GDP or Gross Domestic Product is one way of calculating the total output of an economy. Gross National Product, or GNP, is another way. Both represent the size and strength of a nations economy. However, they are not exactly the same and are often confused.
GDP (gross domestic product) is the sum value of all goods and services produced WITHIN a countries borders. This production also includes production by foreigners in a country. If a Japanese company produces cars in the US then that production would be part of US GDP. If an American company produces cars in Mexico that number would not be in GDP.

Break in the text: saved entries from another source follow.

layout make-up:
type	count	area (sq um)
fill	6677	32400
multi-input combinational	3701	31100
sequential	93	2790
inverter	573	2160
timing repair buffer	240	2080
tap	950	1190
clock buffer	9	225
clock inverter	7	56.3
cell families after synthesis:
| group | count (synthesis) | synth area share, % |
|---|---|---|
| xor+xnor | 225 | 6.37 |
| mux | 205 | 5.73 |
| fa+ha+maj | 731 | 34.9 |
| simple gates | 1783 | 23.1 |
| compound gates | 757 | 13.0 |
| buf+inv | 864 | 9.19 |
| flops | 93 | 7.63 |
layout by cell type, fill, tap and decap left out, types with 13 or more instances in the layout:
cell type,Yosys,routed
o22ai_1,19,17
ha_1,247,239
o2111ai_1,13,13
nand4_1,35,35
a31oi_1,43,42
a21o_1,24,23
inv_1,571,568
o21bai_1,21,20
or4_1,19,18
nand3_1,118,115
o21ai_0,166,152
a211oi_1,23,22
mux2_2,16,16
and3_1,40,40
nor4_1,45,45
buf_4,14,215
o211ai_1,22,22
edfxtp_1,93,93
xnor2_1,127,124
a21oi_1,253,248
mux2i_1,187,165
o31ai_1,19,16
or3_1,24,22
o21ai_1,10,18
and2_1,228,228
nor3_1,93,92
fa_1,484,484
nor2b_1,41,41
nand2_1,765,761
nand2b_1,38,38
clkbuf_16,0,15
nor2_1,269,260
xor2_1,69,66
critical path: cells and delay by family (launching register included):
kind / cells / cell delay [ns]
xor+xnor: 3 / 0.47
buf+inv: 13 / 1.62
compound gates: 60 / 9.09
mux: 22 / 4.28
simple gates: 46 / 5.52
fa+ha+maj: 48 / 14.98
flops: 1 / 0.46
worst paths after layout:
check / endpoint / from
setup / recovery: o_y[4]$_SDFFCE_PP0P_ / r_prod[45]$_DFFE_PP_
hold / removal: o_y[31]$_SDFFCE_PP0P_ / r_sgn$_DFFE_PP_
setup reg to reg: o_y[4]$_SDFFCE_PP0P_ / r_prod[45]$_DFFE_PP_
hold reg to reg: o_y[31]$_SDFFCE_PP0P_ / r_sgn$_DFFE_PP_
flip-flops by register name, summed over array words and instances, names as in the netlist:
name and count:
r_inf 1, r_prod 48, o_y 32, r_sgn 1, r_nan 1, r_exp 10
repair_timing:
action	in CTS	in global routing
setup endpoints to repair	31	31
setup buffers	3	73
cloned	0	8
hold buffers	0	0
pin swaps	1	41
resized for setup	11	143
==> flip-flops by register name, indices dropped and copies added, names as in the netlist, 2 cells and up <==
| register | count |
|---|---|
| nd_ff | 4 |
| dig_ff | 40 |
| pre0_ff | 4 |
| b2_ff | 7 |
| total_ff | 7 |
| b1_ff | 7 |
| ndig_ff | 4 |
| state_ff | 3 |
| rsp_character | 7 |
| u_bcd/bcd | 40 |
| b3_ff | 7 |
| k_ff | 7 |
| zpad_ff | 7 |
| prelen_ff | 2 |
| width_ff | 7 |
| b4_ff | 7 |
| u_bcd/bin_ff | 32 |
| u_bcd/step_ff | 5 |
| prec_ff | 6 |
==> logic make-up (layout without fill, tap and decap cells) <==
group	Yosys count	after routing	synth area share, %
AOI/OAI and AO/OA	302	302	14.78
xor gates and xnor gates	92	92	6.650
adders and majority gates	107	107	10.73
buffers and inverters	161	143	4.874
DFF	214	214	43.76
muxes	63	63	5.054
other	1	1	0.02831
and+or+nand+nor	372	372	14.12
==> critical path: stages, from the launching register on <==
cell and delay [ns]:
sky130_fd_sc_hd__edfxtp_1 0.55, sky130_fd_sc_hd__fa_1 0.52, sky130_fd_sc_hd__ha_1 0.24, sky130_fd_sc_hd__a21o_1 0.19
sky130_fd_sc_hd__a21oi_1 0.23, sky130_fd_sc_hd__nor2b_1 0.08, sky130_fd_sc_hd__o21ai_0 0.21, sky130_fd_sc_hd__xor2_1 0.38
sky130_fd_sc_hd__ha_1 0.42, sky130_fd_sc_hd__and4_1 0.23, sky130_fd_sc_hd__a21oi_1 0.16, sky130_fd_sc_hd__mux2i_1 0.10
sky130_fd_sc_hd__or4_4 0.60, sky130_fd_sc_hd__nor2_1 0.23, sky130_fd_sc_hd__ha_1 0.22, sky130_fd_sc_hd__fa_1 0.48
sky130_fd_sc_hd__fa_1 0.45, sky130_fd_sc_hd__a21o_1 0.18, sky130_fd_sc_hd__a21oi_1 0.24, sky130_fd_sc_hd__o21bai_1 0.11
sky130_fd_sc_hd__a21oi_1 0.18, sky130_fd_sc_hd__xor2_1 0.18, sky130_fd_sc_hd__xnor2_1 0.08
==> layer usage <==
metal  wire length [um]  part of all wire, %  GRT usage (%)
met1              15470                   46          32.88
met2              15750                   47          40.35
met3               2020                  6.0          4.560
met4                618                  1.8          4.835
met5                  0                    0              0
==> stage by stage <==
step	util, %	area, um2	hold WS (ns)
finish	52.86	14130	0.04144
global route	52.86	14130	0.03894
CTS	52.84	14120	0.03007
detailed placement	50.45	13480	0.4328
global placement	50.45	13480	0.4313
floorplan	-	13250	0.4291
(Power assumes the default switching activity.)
--- src/sv/tsse_pkg.sv ---
`default_nettype none
package tsse_pkg;

  localparam int MAXW = 64;

  typedef logic signed [MAXW-1:0] sword_t;
  typedef logic [2:0] cfg_idx_t;

  typedef enum logic [2:0] {
    REG_MU     = 3'd0,
    REG_KAPPA  = 3'd1,
    REG_MASS2  = 3'd2,
    REG_LAMBDA = 3'd3,
    REG_IDX2   = 3'd4,
    REG_I2DX   = 3'd5
  } reg_idx_t;

  function automatic sword_t sat_w(logic signed [MAXW+1:0] v, int unsigned w);
    logic signed [MAXW+1:0] mx;
    logic signed [MAXW+1:0] mn;
    mx = (66'sd1 <<< (w - 1)) - 66'sd1;
    mn = -mx - 66'sd1;
    if (v > mx) return mx[MAXW-1:0];
    if (v < mn) return mn[MAXW-1:0];
    return v[MAXW-1:0];
  endfunction

  function automatic sword_t sadd(sword_t a, sword_t b, int unsigned w);
    return sat_w(66'(a) + 66'(b), w);
  endfunction

  function automatic sword_t ssub(sword_t a, sword_t b, int unsigned w);
    return sat_w(66'(a) - 66'(b), w);
  endfunction

  function automatic sword_t scale32(logic [63:0] v, int unsigned w, int unsigned f);
    logic [64:0] mx;
    mx = (65'd1 << (w - 1)) - 65'd1;
    if (f >= 32) begin
      if (65'(v) > (mx >> (f - 32))) return mx[63:0];
      return v << (f - 32);
    end
    if (65'(v >> (32 - f)) > mx) return mx[63:0];
    return v >> (32 - f);
  endfunction

endpackage
`default_nettype wire

--- src/sv/tsse_merge.sv ---
`default_nettype none
module tsse_merge import tsse_pkg::*; #(
  parameter int W = 48
) (
  input  wire logic signed [W-1:0] kin [3],
  input  wire logic signed [W-1:0] grad [3],
  input  wire logic signed [W-1:0] mass_e [3],
  input  wire logic signed [W-1:0] mom [3],
  input  wire logic signed [W-1:0] v_pot,
  output logic signed [W-1:0]     t00,
  output logic signed [W-1:0]     t11,
  output logic signed [W-1:0]     t01
);

  function automatic logic signed [W-1:0] add_s(logic signed [W-1:0] a,
                                               logic signed [W-1:0] b);
    sword_t r;
    r = sadd(64'(a), 64'(b), W);
    return r[W-1:0];
  endfunction

  function automatic logic signed [W-1:0] sub_s(logic signed [W-1:0] a,
                                               logic signed [W-1:0] b);
    sword_t r;
    r = ssub(64'(a), 64'(b), W);
    return r[W-1:0];
  endfunction

  logic signed [W-1:0] k, g, m, p, kg;

  always_comb begin
    k   = add_s(add_s(kin[0], kin[1]), kin[2]);
    g   = add_s(add_s(grad[0], grad[1]), grad[2]);
    m   = add_s(add_s(mass_e[0], mass_e[1]), mass_e[2]);
    p   = add_s(add_s(mom[0], mom[1]), mom[2]);
    kg  = add_s(k, g);
    t00 = add_s(add_s(kg, m), v_pot);
    t11 = sub_s(sub_s(kg, m), v_pot);
    t01 = sub_s('0, p);
  end

endmodule
`default_nettype wire

--- config.mk ---
export PLATFORM = sky130hd
export DESIGN_NAME = tsse_merge
export DESIGN_NICKNAME = d
export VERILOG_FILES = /design/src/sv/tsse_pkg.sv /design/src/sv/tsse_merge.sv
export SDC_FILE = /design/constraint.sdc
export NUM_CORES = 2
export LEC_CHECK = 0
export BUFFER_PORTS_ARGS = -buffer_cell sky130_fd_sc_hd__buf_4
export CAP_MARGIN = 20
export CORE_ASPECT_RATIO = 0.75
export CORE_MARGIN = 8
export CORE_UTILIZATION = 30
export DETAILED_ROUTE_END_ITERATION = 10
export GPL_ROUTABILITY_DRIVEN = 0
export PLACE_DENSITY = 0.58
export REMOVE_ABC_BUFFERS = 1
export SYNTH_ARGS = -nofsm -noshare
export SYNTH_HDL_FRONTEND = slang
export SYNTH_SLANG_ARGS = --single-unit
--- constraint.sdc ---
create_clock -name vclk -period 43.8
set_clock_uncertainty 0.05 [all_clocks]
set_input_delay 4.38 -clock vclk [all_inputs]
set_output_delay 4.38 -clock vclk [all_outputs]
set_load 0.02 [all_outputs]
# --- Word-level counts from Yosys, hierarchy flattened ---
# Index checks and enable logic that the tools add are counted.
totals:
  word_cells: 140
  inputBits: 624
  register_bits: 0
  out_inout_bits: 144
op_classes:
  order_cmp: 28
  addsub: 14
  n_mux: 98
op_table:
  columns: ["operator", "count"]
  rows:
  - ["$mux 48", 56]
  - ["$gt 49x48->1 const B", 14]
  - ["$lt 49x48->1 const B", 14]
  - ["$add 48x48->49", 11]
  - ["$sub 48x48->49", 2]
  - ["$sub 1x48->49 const A", 1]
  - ["$mux 1", 42]

# --- Logic depth before layout (Yosys ltp) ---
logic_depth:
  depth_word: 30
  depth_mapped: 85
  mapped_depth_nobuf: 77

# --- Worst setup path before layout ---
# No wires, ideal clock.
synth_timing:
  path_kind: "input-to-output"
  start: "input kin[77] (netlist bit)"
  end: "output t00[13]"
  cell_stages: 79
  n_path_buf: 7
  arrival_time_ns: 22.653
  required_time_ns: 39.370
  path_slack_ns: 16.717
  cell_sequence: "ha_1 a21o_1 a21o_1 a21oi_1 o21ai_0 or2_2 or3b_2 a21oi_1 o31ai_1 o41ai_1 or4b_2 a22oi_1 nor2_1 clkbuf_1 nor2_1 ha_1 fa_1 a21o_1 (+43 left out) clkbuf_1 nor2_1 ha_1 fa_1 a21o_1 a21oi_1 o21ai_0 nand3_1 a21oi_1 o2111ai_1 a21oi_1 a2111oi_0 o21ai_0 a2111oi_0 nor3_1 nor2_1 clkbuf_1 o21ai_0"
synth_via:
  elab_chain_cells: 30
synth_lines:
  columns: ["element", "line", "rtl"]
  rows:
  - ["start, declared", "tsse_merge.sv:5", "input wire logic signed [W-1:0] kin [3],"]
  - ["$add 48x48->49 *", "tsse_pkg.sv:29", "return sat_w(66'(a) + 66'(b), w);"]
  - ["$lt 49x48->1", "tsse_pkg.sv:24", "if (v < mn) return mn[MAXW-1:0];"]
  - ["$mux 1 (2 in series)", "tsse_pkg.sv:24", null]
  - ["$mux 48", "tsse_pkg.sv:25", "return v[MAXW-1:0];"]
  - ["$mux 48 *", "tsse_pkg.sv:24", null]
  - ["$add 48x48->49 *", "tsse_pkg.sv:29", null]
  - ["$lt 49x48->1", "tsse_pkg.sv:24", null]
  - ["$mux 1 (2 in series)", "tsse_pkg.sv:24", null]
  - ["(+10 left out)", null, null]
  - ["$mux 1 (2 in series)", "tsse_pkg.sv:24", null]
  - ["$mux 48", "tsse_pkg.sv:25", null]
  - ["$mux 48 *", "tsse_pkg.sv:24", null]
  - ["$add 48x48->49 *", "tsse_pkg.sv:29", null]
  - ["$lt 49x48->1", "tsse_pkg.sv:24", null]
  - ["$mux 1 (2 in series)", "tsse_pkg.sv:24", null]
  - ["$mux 48", "tsse_pkg.sv:25", null]
  - ["$mux 48 *", "tsse_pkg.sv:24", null]
  - ["end, declared", "tsse_merge.sv:10", "output logic signed [W-1:0] t00,"]
# Mark *: on every way between the ends. The rest lies on a longest branch, timed or not. The select of a mux whose other input is x is not followed.

# --- Worst setup path in the final report ---
layout_timing:
  start: "input kin[49] (netlist bit)"
  end: "output t00[46]"
# The elaborated chain is that of the path after synthesis.

==> flow_summary.rst <==
.. list-table::
   :header-rows: 1

   * - Metric
     - Value
   * - Run status
     - complete, no violations
   * - Floorplan Core Area
     - approximately 130000 sq um
   * - Total vias in the final route
     - 46525
   * - Delay of the slowest critical-path stage
     - roughly 1.0 ns
   * - Maximum clock rate
     - 0.0313 GHz
   * - Synthesized-area fraction occupied by adder cells
     - between 20% and 30%
   * - Least-Margin Pin Slew
     - 1.17 ns
   * - Row count
     - 114
   * - Synth Instances
     - about 5700
   * - Post-synthesis xor/xnor area fraction
     - about an eighth
   * - Vias per inst
     - between 5 and 6
   * - Share of cell area taken by muxes after synthesis
     - less than 1%
   * - Required time at the worst-slack endpoint
     - around 39 ns
   * - Setup Viol. Count Final
     - 0
   * - Crit path DAT
     - roughly 28 ns
   * - Layout area overhead
     - 19.3%
   * - Share of the synthesized area in the top cell type
     - between 20 and 25%
   * - Worst setup path category
     - input port to output port
   * - Highest signal layer in the routed design
     - met5
   * - Nature of the critical path endpoint
     - output port
   * - Number of instances on the worst hold path
     - 4
   * - All-layer global routing usage
     - a little under a quarter
   * - Total of hold buffers inserted after clock tree synthesis
     - 0
   * - Wire length on met2
     - 75.8 mm
   * - Initial antenna violation count
     - 31
   * - Mean routed wirelength per cell
     - about 22 um
   * - Die height
     - approximately 330 um
   * - Master of the slowest instance on the critical path
     - a2111oi_0
   * - Total wire length after detailed routing
     - approximately 180 mm
   * - Share of final-layout standard cells stronger than drive strength 1
     - around 15%
   * - # resized after CTS
     - 0
   * - Synth Warn #
     - 0
   * - Number of top-level pins
     - around 770
   * - Dominant combinational cell family by area after synthesis
     - compound AO/OA/AOI/OAI gates
   * - Sum Neg Setup Slack
     - 0 ns
   * - Wire length on met3
     - around 15 mm
   * - Maximum Capacitance Violations
     - 0
   * - Most frequent standard cell in the layout excluding fill and tap cells
     - a21oi_1
   * - Setup repair after global routing missed its margin
     - false
   * - DRC
     - 0
   * - Avg Cell Area, Syn
     - 6.75 sq um
   * - Final Hold Violating Endpoints
     - 0
   * - Element type at the critical path start
     - input port
   * - Post-synth cell types
     - roughly 110
   * - DPL Wire Length
     - about 160 mm
   * - Sequential cell area
     - 0 sq um
   * - Number of global-route vias before repair
     - between 40000 and 50000
   * - Sum of overflow across all layers after global routing
     - 0
   * - Largest net degree at the start of global routing
     - 66
   * - Fraction of the yosys area taken by sequential cells
     - 0%
   * - Floorplan die width
     - 430 um
   * - Drt pass-1 iters
     - 7
   * - Relative slew margins
     - 20.7%
   * - Most frequent cells in the layout
     - a21oi_1, buf_4, ha_1
   * - Synthesized-area fraction occupied by ao, oa, aoi and oai cells
     - 39.6%
   * - Cell type with the largest total area after synthesis
     - ha_1
   * - Max-slew violation count
     - 0
   * - PortBufs
     - roughly 770
   * - Period minus WS final
     - approximately 32 ns
   * - Sum of routed wire segments on met1
     - 80.5 mm
   * - Ranking of synthesized cells by area
     - ha_1, a21oi_1, xnor2_1, a21o_1, o21ai_0
   * - Final net count
     - 7572
   * - Initial Utilization
     - a little under a third
   * - Number of nets with antenna violations after detailed routing
     - 0
   * - Number of setup buffers added after CTS
     - 0
   * - Hold WC Path Type
     - input port to output port
   * - Count of clock buffers in the final design
     - 0
   * - Combined area of all synthesized cells
     - 38500 sq um
   * - Final worst path period share
     - 73.0%
   * - Simple-gate area share of the yosys netlist
     - 19.6%
   * - Critical path peak fanout
     - 44
   * - Die area
     - roughly 140000 sq um
   * - First-pass GRT wire length
     - roughly 260 mm
   * - Flip-flop and latch count
     - 0
   * - Number of DRC markers in iteration 0
     - roughly 4600
   * - Number of filler cells placed in the layout
     - roughly 14000
[synthesized netlist by cell type, types with 66 or more instances]
cell / number
nor2b_1: 88
nand2b_1: 90
o21a_1: 87
o31ai_1: 67
maj3_1: 72
nand4_1: 66
clkbuf_1: 194
nand3_1: 134
o21bai_1: 90
xor2_1: 209
nor2_1: 378
xnor2_1: 348
nor3_1: 104
a21o_1: 370
o21ai_0: 509
nand2_1: 373
inv_1: 229
ha_1: 636
a21oi_1: 871
[cells by family (layout without fill, tap and decap cells)]
| family | count (synthesis) | count (layout) |
|---|---|---|
| AOI/OAI and AO/OA | 2443 | 2443 |
| and+or+nand+nor | 1522 | 1522 |
| adders and majority gates | 721 | 721 |
| xor gates and xnor gates | 557 | 557 |
| buffers and inverters | 456 | 1040 |
| muxes | 14 | 14 |
| other | 0 | 27 |
[cell type report]
cell class | instances | area [sq um] | area share, %
well taps | 1682 | 2100 | 4.58
diodes | 27 | 67.6 | 0.147
multi-input cells | 5257 | 36800 | 80.1
inverters | 230 | 863 | 1.88
repair buffers | 810 | 6100 | 13.3
[critical path: cells and delay by family]
kind                       cells  cell delay, ns
AOI/OAI and AO/OA             48           14.52
and+or+nand+nor               16            4.50
buffers and inverters          8            1.99
adders and majority gates      6            1.91
xor gates and xnor gates       1            0.16
[final timing paths]
path	startpoint	slack [ns]	endpoint
worst min-delay path	v_pot[0]	9.19	t11[0]
worst max-delay path	kin[49]	11.83	t00[46]
[through the flow]
step | utilization [%] | std cells | worst slack [ns] | area, sq um | hold WS, ns
after CTS | 35.8 | 7978 | 12.23 | 45900 | 9.19
final | 35.9 | 8006 | 11.83 | 46000 | 9.19
after detailed placement | 35.8 | 7978 | 12.40 | 45900 | 9.19
after floorplan | - | 5487 | 12.65 | 37600 | 8.95
after global routing | 35.8 | 7999 | 10.21 | 46000 | 9.23
after global placement | 35.8 | 7975 | 12.49 | 45800 | 9.19
[per-layer routing]
layer | track usage, % | up-vias
li1 | - | 22513
met2 | 35.8 | 2055
met1 | 32.7 | 21762
met3 | 3.65 | 191
met5 | 0 | -
met4 | 5.87 | 4
Power is not shown: default switching activity piles up to over one toggle a cycle in this logic, so the estimate is an artifact.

GNP (gross national product) expands this definition in that it is the sum value of all goods and services produced by all permanent residents of a country regardless of their location. If an American citizen is in Brazil producing furniture to bring into the US then his production would be in the GNP number. In other words GNP includes production by citizens that are currently residing out of the country. However, GNP would not include the cars that a Japanese company made in the US.
Think of it as GDP is what a countries landmass produces and GNP is that all the citizens of that country produce.
As an example, China would count production by an American company in China in its GDP. But it would not count production of a Chinese company in America. For GNP it would not count the American company in China but would count the Chinese company in America.
To summarize this issue and make it a little easier to remember, GDP is the value of goods and services produced within the boundaries of a country and GNP is the value of goods and services produced by all the citizens of a country where ever they may be.
These economic indicators are very useful in that they are used to measure whether or not an economy is in a period of expansion or recession.